Der ehemalige Botschafter wurde im Juli 2021 zu einer achtmonatigen Haftstrafe verurteilt wegen Missachtung des Gerichts in Bezug auf Blogs, die er während des Prozesses wegen sexueller Nötigung gegen den ehemaligen schottischen Premierminister Alex Salmond geschrieben hat.

Nach seiner Gefängnisstrafe sei es nun das dritte Mal, dass er von der Polizei festgehalten und befragt worden sei, sagt Murray.

Bei keinem dieser Vorfälle wurde ich eines Verbrechens angeklagt, und die Polizei konnte mir nicht einmal sagen, welche Straftat sie untersucht. Und jetzt dieser "Terrorismus"-Blödsinn.

Terrorverdacht als Angriff auf Versammlungs- und Meinungsfreiheit

Murray erzählte dem US-Medium Grayzone, dass er in Glasgow intensiv über seine politischen Überzeugungen befragt wurde. "Zuerst haben sie mich über das private Treffen der Assange-Kampagne ausgefragt ... alle Fragen waren finanzieller Natur", einschließlich, "ob ich Geld für meine Beiträge zur Kampagne erhalte, ob ich von WikiLeaks, ‚Don't Extradite Assange‘ oder sogar von Julians Familie bezahlt werde."

Er antwortete auf jede dieser Fragen mit "Nein" und sagte dem Reporter Kit Klarenberg: "Meine Einkommensquellen und woher mein Geld kommt, waren für die Beamten von besonderem Interesse."

Bisher ist unklar, was Murray genau vorgeworfen wird. Ein Sprecher der schottischen Polizei sagte gegenüber The National: "Wir haben eine Reihe von Beschwerden erhalten und die Beamten führen Ermittlungen durch." Murray teilte zugleich mit, dass sein juristisches Team nun versuche, einschließlich einer gerichtlichen Überprüfung, Aufklärung zu erhalten.
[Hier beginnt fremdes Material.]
[src/rtl/pe_mem_group_reader.sv]
// pe_mem_group_reader: walks a PE group through the PE memory read port
// and streams the returned words out over a valid/ready interface.
//
// Ports
//   clk, rst            clock; asynchronous active-high reset
//   start               command strobe, sampled only while idle
//   base_pe_index       first PE of the group
//   group_size          PEs to read (0 = empty command, >NOF_PES clamps)
//   busy                high whenever a command is in flight
//   done                one-cycle pulse when a command completes
//   mem_dest_pe_index   read index into the PE memory
//   mem_rd_data         combinational PE memory read data
//   out_valid/out_ready handshake toward the interconnect
//   out_data            captured memory word
//   out_pe_index        PE the word came from
//   out_last            final word of the group
module pe_mem_group_reader #(
  parameter int WORD_SIZE        = 256,
  parameter int NOF_PES          = 16,
  parameter int NOF_LEVELS       = $clog2(NOF_PES),
  parameter int GROUP_SIZE_WIDTH = NOF_LEVELS + 1
) (
  input  logic                        clk,
  input  logic                        rst,
  input  logic                        start,
  input  logic [NOF_LEVELS-1:0]       base_pe_index,
  input  logic [GROUP_SIZE_WIDTH-1:0] group_size,
  output logic                        busy,
  output logic                        done,
  output logic [NOF_LEVELS-1:0]       mem_dest_pe_index,
  input  logic [WORD_SIZE-1:0]        mem_rd_data,
  output logic                        out_valid,
  input  logic                        out_ready,
  output logic [WORD_SIZE-1:0]        out_data,
  output logic [NOF_LEVELS-1:0]       out_pe_index,
  output logic                        out_last
);

  typedef enum logic [1:0] {
    IDLE,
    READ,
    DRAIN
  } state_t;

  localparam logic [GROUP_SIZE_WIDTH-1:0] MAX_SIZE =
    GROUP_SIZE_WIDTH'(NOF_PES);
  localparam logic [GROUP_SIZE_WIDTH-1:0] ONE =
    GROUP_SIZE_WIDTH'(1);
  localparam logic [NOF_LEVELS-1:0] IDX_ONE =
    NOF_LEVELS'(1);

  state_t state;
  state_t state_nxt;

  logic [NOF_LEVELS-1:0]       cur_idx;
  logic [GROUP_SIZE_WIDTH-1:0] remaining;
  logic [GROUP_SIZE_WIDTH-1:0] size_clamped;

  logic accept;
  logic start_run;
  logic start_empty;
  logic load;
  logic last_load;
  logic drain_xfer;

  assign accept      = (state == IDLE) & start;
  assign start_run   = accept & (|group_size);
  assign start_empty = accept & ~(|group_size);

  // Clamping keeps any PE from being read twice in one command.
  assign size_clamped = (group_size > MAX_SIZE) ? MAX_SIZE : group_size;

  // Capture a new word whenever the output slot is empty or being drained
  // this cycle; this gives one word per cycle under continuous ready.
  assign load       = (state == READ) & (~out_valid | out_ready);
  assign last_load  = load & (remaining == ONE);
  assign drain_xfer = (state == DRAIN) & out_valid & out_ready;

  assign busy              = (state != IDLE);
  assign mem_dest_pe_index = cur_idx;

  always_ff @(posedge clk or posedge rst) begin
    if (rst) begin
      state <= IDLE;
    end else begin
      state <= state_nxt;
    end
  end

  always_comb begin
    state_nxt = state;
    unique case (state)
      IDLE: begin
        if (start_run) begin
          state_nxt = READ;
        end
      end
      READ: begin
        if (last_load) begin
          state_nxt = DRAIN;
        end
      end
      DRAIN: begin
        if (drain_xfer) begin
          state_nxt = IDLE;
        end
      end
      default: begin
        state_nxt = IDLE;
      end
    endcase
  end

  always_ff @(posedge clk or posedge rst) begin
    if (rst) begin
      cur_idx      <= '0;
      remaining    <= '0;
      done         <= 1'b0;
      out_valid    <= 1'b0;
      out_last     <= 1'b0;
      out_data     <= '0;
      out_pe_index <= '0;
    end else begin
      done <= start_empty | drain_xfer;

      if (start_run) begin
        cur_idx   <= base_pe_index;
        remaining <= size_clamped;
      end

      // cur_idx is exactly NOF_LEVELS wide, so +1 wraps modulo NOF_PES.
      if (load) begin
        out_data     <= mem_rd_data;
        out_pe_index <= cur_idx;
        out_valid    <= 1'b1;
        out_last     <= (remaining == ONE);
        cur_idx      <= cur_idx + IDX_ONE;
        remaining    <= remaining - ONE;
      end

      if (drain_xfer) begin
        out_valid <= 1'b0;
        out_last  <= 1'b0;
      end
    end
  end

endmodule
--- config.mk ---
export PLATFORM = sky130hd
export DESIGN_NAME = ibex_wb_arbiter
export DESIGN_NICKNAME = d
export VERILOG_FILES = /design/src/rtl/ibex_wb_pkg.sv /design/src/rtl/ibex_wb_id_fifo.sv /design/src/rtl/ibex_wb_arbiter.sv
export SDC_FILE = /design/constraint.sdc
export NUM_CORES = 1
export LEC_CHECK = 0
export CORE_MARGIN = 10
export CORE_UTILIZATION = 23
export CTS_CLUSTER_DIAMETER = 120
export DETAILED_ROUTE_END_ITERATION = 10
export PLACE_DENSITY_LB_ADDON = 0.25
export SETUP_SLACK_MARGIN = 0.15
export SLEW_MARGIN = 30
export SYNTH_ARGS = -nofsm -noshare
export SYNTH_HDL_FRONTEND = slang
export SYNTH_HIERARCHICAL = 1
export SYNTH_SLANG_ARGS = --single-unit
--- constraint.sdc ---
create_clock -name clk -period 3.7 [get_ports clk]
set_clock_uncertainty 0.15 [all_clocks]
set_input_delay 0.74 -clock clk [delete_from_list [all_inputs] [get_ports clk]]
set_output_delay 0.74 -clock clk [all_outputs]
set_load 0.005 [all_outputs]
Murray erklärte am 24. Oktober auf seiner Homepage:

Es ist ein enormer Verstoß gegen Menschenrechte. Das missbräuchliche Festhalten und Befragen, während mir ein Anwalt und das Recht zu Schweigen verweigert wird, die Verdachtsuntersuchung einer völlig legalen Versammlung, die in keiner Weise mit Terrorismus in Verbindung steht, die politische Ausspionierung, die finanzielle Schnüffelei und die Beschlagnahmung von Material über mein Privatleben – all das basiert auf der völlig falschen Behauptung, dass ich mit Terrorismus in Verbindung stehe.

Der Chefredakteur von WikiLeaks, Kristinn Hrafnsson, schrieb auf X/Twitter:

Ich bin entsetzt über diesen Missbrauch des Terrorismusgesetzes gegen einen Freund und Assange-Unterstützer, den ich nach Island eingeladen hatte, um die Kampagne zur Rettung von Julian und die Pressefreiheit zu diskutieren. Das ist ein ernstes Problem und die Beispiele für den Missbrauch des Terrorismusgesetzes in den letzten Monaten gegen Künstler, Schriftsteller, Journalisten und Aktivisten häufen sich.
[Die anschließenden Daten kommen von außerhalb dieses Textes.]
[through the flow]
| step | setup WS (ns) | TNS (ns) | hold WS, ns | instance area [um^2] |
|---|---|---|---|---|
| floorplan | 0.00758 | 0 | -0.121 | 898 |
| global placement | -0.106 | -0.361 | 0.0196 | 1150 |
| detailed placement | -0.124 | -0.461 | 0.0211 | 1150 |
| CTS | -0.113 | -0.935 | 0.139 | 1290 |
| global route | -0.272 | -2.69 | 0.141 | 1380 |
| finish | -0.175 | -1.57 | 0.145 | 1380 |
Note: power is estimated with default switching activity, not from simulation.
`config.mk`:
```
export PLATFORM = sky130hd
export DESIGN_NAME = serv_pcgen
export DESIGN_NICKNAME = d
export VERILOG_FILES = /design/src/rtl/serv_pcgen.sv
export SDC_FILE = /design/constraint.sdc
export NUM_CORES = 1
export LEC_CHECK = 0
export BUFFER_PORTS_ARGS = -buffer_cell sky130_fd_sc_hd__clkbuf_2
export CORE_MARGIN = 1
export CORE_UTILIZATION = 45
export DETAILED_ROUTE_END_ITERATION = 12
export SLEW_MARGIN = 40
export SYNTH_ARGS = -nofsm -noshare
export SYNTH_HDL_FRONTEND = slang
export SYNTH_SLANG_ARGS = --single-unit
```
`constraint.sdc`:
```
create_clock -name clk -period 7.9 [get_ports clk]
set_input_delay 0.395 -clock clk [delete_from_list [all_inputs] [get_ports clk]]
set_output_delay 0.395 -clock clk [all_outputs]
set_load 0.1 [all_outputs]
```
Vor allem in Großbritannien werden Kritiker der Regierungspolitik immer wieder festgehalten und befragt, wie im April der Verleger Ernest Moret, der gegen den französischen Präsidenten Macron protestiert hatte, oder der Journalist Kit Klarenberg, der befragt wurde, ebenfalls unter der Rubrik Terrorismus-Verdacht. Klarenberg hatte zuvor in einem Artikel britische Militäroperationen gegen die Krim-Brücke aufgedeckt.

Gleichzeitig hat die britische Regierung diverse Gesetze erlassen, die es dem Staat leichter machen, Proteste zu verbieten, Zensur auszuüben und die Meinungsfreiheit zu unterdrücken. Das wird auch von Menschenrechtsorganisationen wie Amnesty International und UN-Behörden scharf kritisiert.